[PATCH] D24167: Moving to GitHub - Unified Proposal

Fri Sep 30 15:51:32 PDT 2016

mehdi_amini added inline comments.

> beanz wrote in GitHubMove.rst:249
> Remove "(with some granularity)". The multi-repo proposal can have the same 1:1 mapping of commits in per-project repos to umbrella commits that the mono-repo would have.
> 
> When the update job runs with a list of more than one commit we can sort them by committer timestamp (which is updated after rebase). It will provide a roughly linear timeline for the commits to be sorted across the repositories. It won't be perfect, but it should be good enough for sorting commits in close proximity because the pushed commits will either be rebased (which updates the committer timestamp) or they will be merge commits which will have a committer timestamp generated when the merge commit was generated.

It seems to me that at the beginning the idea was that the submodules would be updated every few minutes, *so that* we'd be able to have rev-locked commits pushed to multiple projects at the same time and have them appear a single umbrella update (with somehow a heuristic like "update the submodules when there hasn't been a push for 2 min").

Apparently your idea is rather than we should update it with single commits, but what's the story for rev-locked?
How would the tooling not have a race condition? Example:

1. I commit to LLVM
2. I commit to Clang
3. the script runs, pull LLVM, no change
4. I push to LLVM
5. I push to Clang
6. the script pulls Clang, see my commit
7. the script is done with pulling and update the submodule with the clang change, *before* the LLVM change, even though the commit date would be reversed.

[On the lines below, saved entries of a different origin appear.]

--- config.mk ---
export PLATFORM = sky130hd
export DESIGN_NAME = adder_arbiter
export DESIGN_NICKNAME = d
export VERILOG_FILES = /design/src/rtl/adder_arbiter.sv
export SDC_FILE = /design/constraint.sdc
export NUM_CORES = 1
export LEC_CHECK = 0
export CAP_MARGIN = 20
export CORE_MARGIN = 2
export CORE_UTILIZATION = 41
export CTS_CLUSTER_SIZE = 24
export DETAILED_ROUTE_END_ITERATION = 10
export MAX_ROUTING_LAYER = met4
export PLACE_DENSITY = 0.92
export SYNTH_ARGS = -nofsm -noshare
export SYNTH_HDL_FRONTEND = slang
export SYNTH_SLANG_ARGS = --single-unit
--- constraint.sdc ---
create_clock -name clk -period 3.4 [get_ports clk]
set_input_delay 0.34 -clock clk [delete_from_list [all_inputs] [get_ports clk]]
set_output_delay 0.34 -clock clk [all_outputs]
set_load 0.02 [all_outputs]
--- src/rtl/adder_arbiter.sv ---
// Two-requester front end for a shared combinational adder: round-robin grant,
// one-cycle calculate, then hold the captured result until the consumer takes it.
module adder_arbiter #(
  parameter int WIDTH = 5
) (
  input  logic             clk,
  input  logic             rst_n,
  input  logic             req0_valid,
  input  logic [WIDTH-1:0] req0_a,
  input  logic [WIDTH-1:0] req0_b,
  output logic             req0_ready,
  input  logic             req1_valid,
  input  logic [WIDTH-1:0] req1_a,
  input  logic [WIDTH-1:0] req1_b,
  output logic             req1_ready,
  output logic [WIDTH-1:0] add_a,
  output logic [WIDTH-1:0] add_b,
  input  logic [WIDTH-1:0] add_q,
  input  logic             add_ovf,
  output logic             rsp_valid,
  output logic             rsp_id,
  output logic [WIDTH-1:0] rsp_q,
  output logic             rsp_ovf,
  input  logic             rsp_ready
);

  typedef enum logic [1:0] {IDLE, CALC, RESP} state_e;

  state_e           state_q, state_d;
  logic [WIDTH-1:0] a_q, a_d, b_q, b_d, res_q, res_d;
  logic             id_q, id_d, prio_q, prio_d, ovf_q, ovf_d, rid_q, rid_d;

  always_ff @(posedge clk or negedge rst_n) begin
    if (!rst_n) begin
      state_q <= IDLE;
      a_q     <= '0;
      b_q     <= '0;
      res_q   <= '0;
      id_q    <= 1'b0;
      prio_q  <= 1'b0;
      ovf_q   <= 1'b0;
      rid_q   <= 1'b0;
    end else begin
      state_q <= state_d;
      a_q     <= a_d;
      b_q     <= b_d;
      res_q   <= res_d;
      id_q    <= id_d;
      prio_q  <= prio_d;
      ovf_q   <= ovf_d;
      rid_q   <= rid_d;
    end
  end

  // prio_q names the requester that wins when both are valid; a lone
  // requester is granted regardless and then loses priority to the other.
  always_comb begin
    state_d    = state_q;
    a_d        = a_q;
    b_d        = b_q;
    res_d      = res_q;
    id_d       = id_q;
    prio_d     = prio_q;
    ovf_d      = ovf_q;
    rid_d      = rid_q;
    req0_ready = 1'b0;
    req1_ready = 1'b0;
    rsp_valid  = 1'b0;
    case (state_q)
      IDLE: begin
        if (req0_valid && (!req1_valid || !prio_q)) begin
          req0_ready = 1'b1;
          a_d        = req0_a;
          b_d        = req0_b;
          id_d       = 1'b0;
          prio_d     = 1'b1;
          state_d    = CALC;
        end else if (req1_valid) begin
          req1_ready = 1'b1;
          a_d        = req1_a;
          b_d        = req1_b;
          id_d       = 1'b1;
          prio_d     = 1'b0;
          state_d    = CALC;
        end
      end
      CALC: begin
        res_d   = add_q;
        ovf_d   = add_ovf;
        rid_d   = id_q;
        state_d = RESP;
      end
      RESP: begin
        rsp_valid = 1'b1;
        if (rsp_ready) state_d = IDLE;
      end
      default: state_d = IDLE;
    endcase
  end

  assign add_a   = a_q;
  assign add_b   = b_q;
  assign rsp_q   = res_q;
  assign rsp_ovf = ovf_q;
  assign rsp_id  = rid_q;

endmodule

==> results.json <==
{
  "cts-htree-levels": 1,
  "drc_errors": 0,
  "post_cts_resized": 0,
  "ys_top_cells_by_count": "dfrtp_1, mux2_2, mux2_4",
  "reg2regPathDepth": 4,
  "path_buf_inv": 3,
  "synth-edff-count": 0,
  "start_util_pct": 43.6,
  "crit_path_max_incr_delay_ps": 600,
  "routed_via_density": 4.78,
  "rsz0062_at_grt": "false",
  "synth.distinct_cells": 15,
  "yosysSeqAreaShare_pct": 54.5,
  "synthesis.area_um2": 963,
  "period_needed_ps": 2370,
  "dieArea_mm2": 0.00275,
  "ioPinCount": 51,
  "port_buffers": 50,
  "timing.rr.end": "add_a[1]$_DFFE_PN0P_",
  "cts_setup_buffers": 0,
  "crit_path_frequent_cell": "clkdlybuf4s50_1",
  "yosysTopAreaCell": "dfrtp_1",
  "grt_pass1_wl_um": 3140,
  "fin_crit_sh_pct": 69.7,
  "core-area_mm2": 0.00221,
  "cp.required_ps": 3060,
  "n_antenna_cell": 0,
  "r2r-start": "prio_q$_DFFE_PN0P_",
  "end_kind": "output port",
  "crit_family": "buffers and inverters",
  "place.gp.congestion": 0.690,
  "critPathMaxFanout": 12,
  "ant_nets": 0,
  "slew_violations": 0,
  "syn_to_final_growth_pct": 57.7,
  "drt_first_pass_iters": 3,
  "postPlaceCellArea_mm2": 0.00149,
  "grt_max_degree": 22,
  "finalSetupTns_ps": 0,
  "wirelength_um": 1960,
  "wl_per_cell_um": 13.4,
  "ctsRootBufferMaster": "clkbuf_4",
  "overflow": 0,
  "cts_tree": "built",
  "hp-start": "id_q$_DFFE_PN0P_",
  "fp.dieW_um": 52.5,
  "die_h_um": 52.5,
  "yosysWarnings": 0,
  "maxClockFrequency_ghz": 0.422,
  "maxCapViolCount": 0,
  "finalInstanceArea_mm2": 0.00152,
  "netlist.area_leader.share_pct": 54.5,
  "tightest_slew_ps": 947,
  "crit_type": "in2out",
  "status": "finished clean",
  "holdPathEnd": "id_q$_DFFE_PN0P_",
  "clk_pin_slew_ps": 120,
  "numCtsBuffers": 3,
  "cts.path.max_buffers": 2,
  "avgSynthCellArea_um2": 14.6,
  "hold_viol_final": 0,
  "synth_ff_type": "dfrtp_1",
  "vdd_drop_max_mv": 0.575,
  "slowest_stage": "clkdlybuf4s50_1",
  "power.density_mw_per_mm2": 847,
  "clk_latency_ps": 300,
  "ys_ff_latch": 21,
  "rows": 17,
  "cp_cell_sequence": "clkdlybuf4s50_1 > a21boi_2 > buf_4 > and2_2 > clkdlybuf4s50_1",
  "layout-drive-gt1-share_pct": 29.4,
  "whs_path_depth": 2,
  "cp.arrival_ps": 2030,
  "synthTopCellsByArea": "dfrtp_1, mux2_2, mux2_4",
  "cts.sinks": 21,
  "slew_headroom_pct": 36.7,
  "rrSetupSlack_ps": 1900,
  "fin_skew_ps": 6.23,
  "synth_cells": 66,
  "drtIter0Drc": 2,
  "vias": 703,
  "yosysMostFrequentCell": "dfrtp_1",
  "cp-start-kind": "input pin",
  "gr-usage-all-layers_pct": 16.4,
  "leakage_uw": 0.000646,
  "hold_class": "reg2reg",
  "grt_pass1_vias": 729,
  "final_net_count": 151,
  "ctsHoldBuffers": 0,
  "async_flop_share_pct": 100,
  "synth_nets": 97,
  "setup_viol": 0,
  "antenna_found_initial": 0
}
metrics by stage:
stage / util [%] / hold slack (ps) / power, µW / setup slack (ps) / cells
floorplan: - / 44.4 / 856 / 1990 / 66
global placement: 67.5 / 485 / 1160 / 1090 / 143
detailed placement: 67.5 / 490 / 1180 / 1020 / 143
CTS: 68.7 / 516 / 1300 / 1010 / 147
global route: 68.7 / 530 / 1370 / 972 / 147
finish: 68.7 / 515 / 1290 / 1030 / 147
area by class of cell:
type	count	area, µm²
inverters	2	7.51
fillers	170	693
multi-input cells	40	409
well taps	28	35.0
clock buffers	4	26.3
flip-flops and latches	21	526
repair buffers	52	515
state kept, by name (all words and copies together) (netlist names):
name,cells
prio_q,1
state_q,2
add_a,5
rsp_ovf,1
rsp_q,5
id_q,1
rsp_id,1
add_b,5
placed cells by master, fill, tap and decap left out, types with 2 or more instances in the layout:
master / n
a21oi_1: 2
buf_4: 2
clkbuf_4: 3
clkdlybuf4s50_1: 50
dfrtp_1: 21
inv_1: 2
mux2_2: 19
mux2_4: 8
nand2b_1: 2
nor2_1: 2
o21ai_0: 2
power breakdown:
part | leakage, µW | internal [µW] | switching (µW)
clock network | 0.0000150 | 45.6 | 74.4
registers | 0.000246 | 378 | 66.2
logic | 0.000385 | 402 | 319
metal layers:
metal	share of wire, %	vias up	routed length [µm]	global-route usage [%]
li1	-	338	-	-
met1	40	330	776	18.2
met2	51	35	999	27.7
met3	9.6	0	188	4.57
met4	0	0	0	6.41
met5	0	-	0	-
worst max-delay path by stage:
stage / startpoint / end / slack [ps] / cells past startpoint
6_report: req1_valid / req0_ready / 1030 / 5
5_1_grt: req1_valid / req0_ready / 970 / 5
4_1_cts: req1_valid / req0_ready / 1010 / 5
3_5_place_dp: req1_valid / req0_ready / 1020 / 5
3_3_place_gp: req0_valid / req0_ready / 1090 / 5
2_1_floorplan: prio_q$_DFFE_PN0P_ / add_a[2]$_DFFE_PN0P_ / 1990 / 4
worst min-delay path, stage by stage (launching register included):
cell,delay [ps]
dfrtp_1,360
a21oi_1,40
nor2_1,80
cells by family after synthesis:
family / synth area share, %
compound gates: 3.90
buf+inv: 2.99
flops: 54.5
mux: 34.7
simple gates: 3.90
No activity file was read; power rests on OpenSTA's default activity.
==> edit 1, RTL diff (same flow settings) <==
The 3 states of `state_e` get a one-hot encoding in 3 bits.
--- a/src/rtl/adder_arbiter.sv
+++ b/src/rtl/adder_arbiter.sv
@@ -25,5 +25,5 @@
 );
 
-  typedef enum logic [1:0] {IDLE, CALC, RESP} state_e;
+  typedef enum logic [2:0] {IDLE = 3'b001, CALC = 3'b010, RESP = 3'b100} state_e;
 
   state_e           state_q, state_d;
Formal check against the unedited RTL: no difference found for any inputs over 10 cycles, from zero or initial values and one cycle with rst_n low; not proved beyond that.
==> edit 1 against the original RTL <==
Area after synthesis rose by 7.0%; clock power grew 4%; setup slack worse by 0.30 ns; power increased by 11%; sequential cell count is 1 higher; critical endpoint is now req1_ready; synthesized cell count rose by 11%; utilization down 3.2 points; largest power group unchanged; cell area is 4.8% higher; critical path type is now flop to output port; global-route usage grew 2.0 points; wire length grew 29%.
==> edit 1: results <==
set metrics [dict create \
    grt_usage 0.184 \
    switchingPower_mw 0.546 \
    finClkSkew_ns 0.00939 \
    crit_arrival_ns 2.33 \
    wl_met1_um 1030 \
    inverters_excl_clock 1 \
    drive_gt1_frac 0.211 \
    grt_max_degree 23 \
    synth_compound_area_frac 0.251 \
    nNonClkBuffers 51 \
    seq_area_frac 0.347 \
    synthMuxAreaShare 0.0765 \
    comb.multi_input.count 45 \
    ir_drop_mv 0.663 \
    p_clk_frac 0.088 \
    synthTopCellsByArea "dfrtp_1, a2bb2oi_2, o32ai_1" \
    yosysUniqueCellTypes 24 \
    wl_um 2530 \
    vias 819 \
    clk_share 0.0165 \
    gr-usage-met3 0.0333 \
    drt_pass1_iterations 4 \
    p_leak_nw 0.613 \
    status "complete, no violations" \
    synth_seq_area_share 0.535 \
    syn-num-nets 104 \
    met3_length_um 157 \
    placed_cell_area_um2 1540 \
    p_seq_mw 0.488 \
    grt_pass1_vias 840 \
    numPlacedInstances 148 \
    grt_pass1_wl_um 3640 \
    synthCells 73 \
    drtIter0Drc 10 \
    wire_per_inst_um 16.6 \
    met1_usage 0.207 \
    slew_headroom 0.287 \
]
[edit 1: changes by cell type after synthesis, moves of 3 or more]
cell / delta
mux2_2: -12
o32ai_1: +10
a2bb2oi_2: +8
clkbuf_1: +3
mux2_4: -8
[edit 1: path summary, 6_finish.rpt]
path / start / endpoint / slack (ns) / depth (start not counted)
worst max-delay path: state_q[0]$_DFFE_PN1P_ / req1_ready / 0.73 / 3
worst min register to register: id_q$_DFFE_PN0P_ / id_q$_DFFE_PN0P_ / 0.50 / 1
max in group asynchronous: rst_n / state_q[0]$_DFFE_PN1P_ / 2.74 / 2
min in group clk: id_q$_DFFE_PN0P_ / id_q$_DFFE_PN0P_ / 0.50 / 1
worst min-delay path: rst_n / state_q[2]$_DFFE_PN0P_ / 0.23 / 1
worst max register to register: state_q[0]$_DFFE_PN1P_ / id_q$_DFFE_PN0P_ / 1.46 / 3
[edit 1: critical path, cell delays in order (launching register included)]
cell and delay (ns):
dfstp_2 0.58, or3b_4 0.43, nor3_1 0.34, clkdlybuf4s50_1 0.67
==> edit 2, RTL diff (same flow settings) <==
Without the edit above. Set the parameter `WIDTH` to 6 (it was 5).
--- a/src/rtl/adder_arbiter.sv
+++ b/src/rtl/adder_arbiter.sv
@@ -2,5 +2,5 @@
 // one-cycle calculate, then hold the captured result until the consumer takes it.
 module adder_arbiter #(
-  parameter int WIDTH = 5
+  parameter int WIDTH = 6
 ) (
   input  logic             clk,
Interface: changed (8 resized); port bits go from 51 to 59. The function was not compared with the original's and may differ.
==> edit 2 against the original RTL <==
Setup slack got worse by 0.011 ns; wire length rose by 40%; sequential cell count is 3 higher; sequential power increased by 16%; register-to-register slack worse by 0.05 ns; clock power rose by 72%; cell area is 17% higher; critical path depth is the same; area after synthesis is 14% higher; power up 22%; count of clock-buffer cells in the layout shrank 1; critical path type unchanged.
==> edit 2: results <==
set metrics [dict create \
    status "complete, no violations" \
    synthTopCellsByCount "dfrtp_1, mux2_2, mux2_4" \
    synthArstFlopShare 1.00 \
    layout.nets 173 \
    drive_gt1_frac 0.257 \
    grt_pass1_wl_um 4070 \
    crit_arrival_ns 2.04 \
    r2r_end "add_b[2]$_DFFE_PN0P_" \
    finClkSkew_ns 0.00303 \
    syn-num-nets 110 \
    path_clk_slew_ns 0.13 \
    synthCells 74 \
    ys_warn_count 0 \
    vias_per_cell 4.98 \
    wl_um 2750 \
    hpwl_um 2030 \
    drt_pass1_iterations 4 \
    ir_drop_mv 0.567 \
    grt_max_degree 25 \
    rrSetupSlack_ns 1.85 \
    slew_headroom 0.721 \
    antennaDiodeCount 0 \
    io_buffers 58 \
    vias 827 \
    synthTopCellsByArea "dfrtp_1, mux2_2, mux2_4" \
    fillers 178 \
    yosysUniqueCellTypes 17 \
    ctsResizeCount 0 \
    hold_class "primary input to async pin" \
    numPlacedInstances 161 \
    drtIter0Drc 10 \
    grt_usage 0.177 \
    cts_buffers 3 \
    p_leak_nw 0.757 \
    synth_seq_area_share 0.549 \
    placed_cell_area_um2 1710 \
    clk_latency_ns 0.32 \
    cp_max_fo 14 \
    gp_congestion 0.770 \
    grt_pass1_vias 862 \
]
[edit 2: how the worst max path moves through the flow]
stage	from	end	slack, ns	cells past startpoint
2_1_floorplan	prio_q$_DFFE_PN0P_	add_a[0]$_DFFE_PN0P_	1.92	4
3_3_place_gp	req0_valid	req0_ready	1.06	5
3_5_place_dp	req0_valid	req0_ready	1.02	5
4_1_cts	req0_valid	req0_ready	1.01	5
5_1_grt	req0_valid	req0_ready	0.96	5
6_report	req0_valid	req0_ready	1.02	5
[edit 2: per-stage QoR]
step	util	setup slack (ns)	hold WS (ns)
2_1_floorplan	-	1.92	0.0444
3_3_place_gp	0.682	1.06	0.474
3_5_place_dp	0.682	1.02	0.483
4_1_cts	0.703	1.01	0.513
5_1_grt	0.713	0.956	0.199
6_report	0.713	1.02	0.201
[edit 2: cells by family after synthesis]
family | count (synthesis) | share of synthesized area
buffers and inverters | 5 | 0.0263
flip-flops | 24 | 0.549
multiplexers | 32 | 0.357
AND/OR/NAND/NOR | 7 | 0.0332
AO/OA/AOI/OAI | 6 | 0.0343
[edit 2: cell type report]
class,count,share of cell area
Sequential cell,24,0.337
Timing Repair Buffer,61,0.348
Clock buffer,3,0.0126
Clock inverter,1,0.0168
Inverter,2,0.00421
Tap cell,30,0.0211
Multi-Input combinational cell,45,0.260
[edit 2: worst max-delay path, cell delays in order]
cell,delay [ns]
clkdlybuf4s50_1,0.50
a21boi_2,0.16
buf_4,0.25
and2_1,0.18
clkdlybuf4s50_1,0.61
[edit 2: where the power goes]
| group | internal (mW) | leakage, nW | switching [mW] | total [mW] |
|---|---|---|---|---|
| clock | 0.119 | 0.0279 | 0.0878 | 0.207 |
| sequential | 0.432 | 0.281 | 0.0833 | 0.516 |
| combinational | 0.457 | 0.448 | 0.385 | 0.842 |
| total | 1.01 | 0.757 | 0.556 | 1.56 |
[edit 2: metal layers]
layer  GRT usage  routed length, µm
met1       0.179               1020
met2       0.315               1470
met3      0.0535                197
met4      0.0767                 61
met5           -                  0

I don't see a principled solution to implement the umbrella without server-side (i.e. native git hook) support. Sure you can //craft// it, and it'll work fine most of the time, but that does not make it bulletproof.

> beanz wrote in GitHubMove.rst:570
> This is inaccurate. Even though my rough prototype of the git umbrella repo doesn't have each submodule update being a single commit that was the stated plan for how the umbrella would be updated. That means each umbrella repo commit would represent a single commit to a single subproject, so your bisection granularity is comparable.

(I'm waiting for the story to support this above)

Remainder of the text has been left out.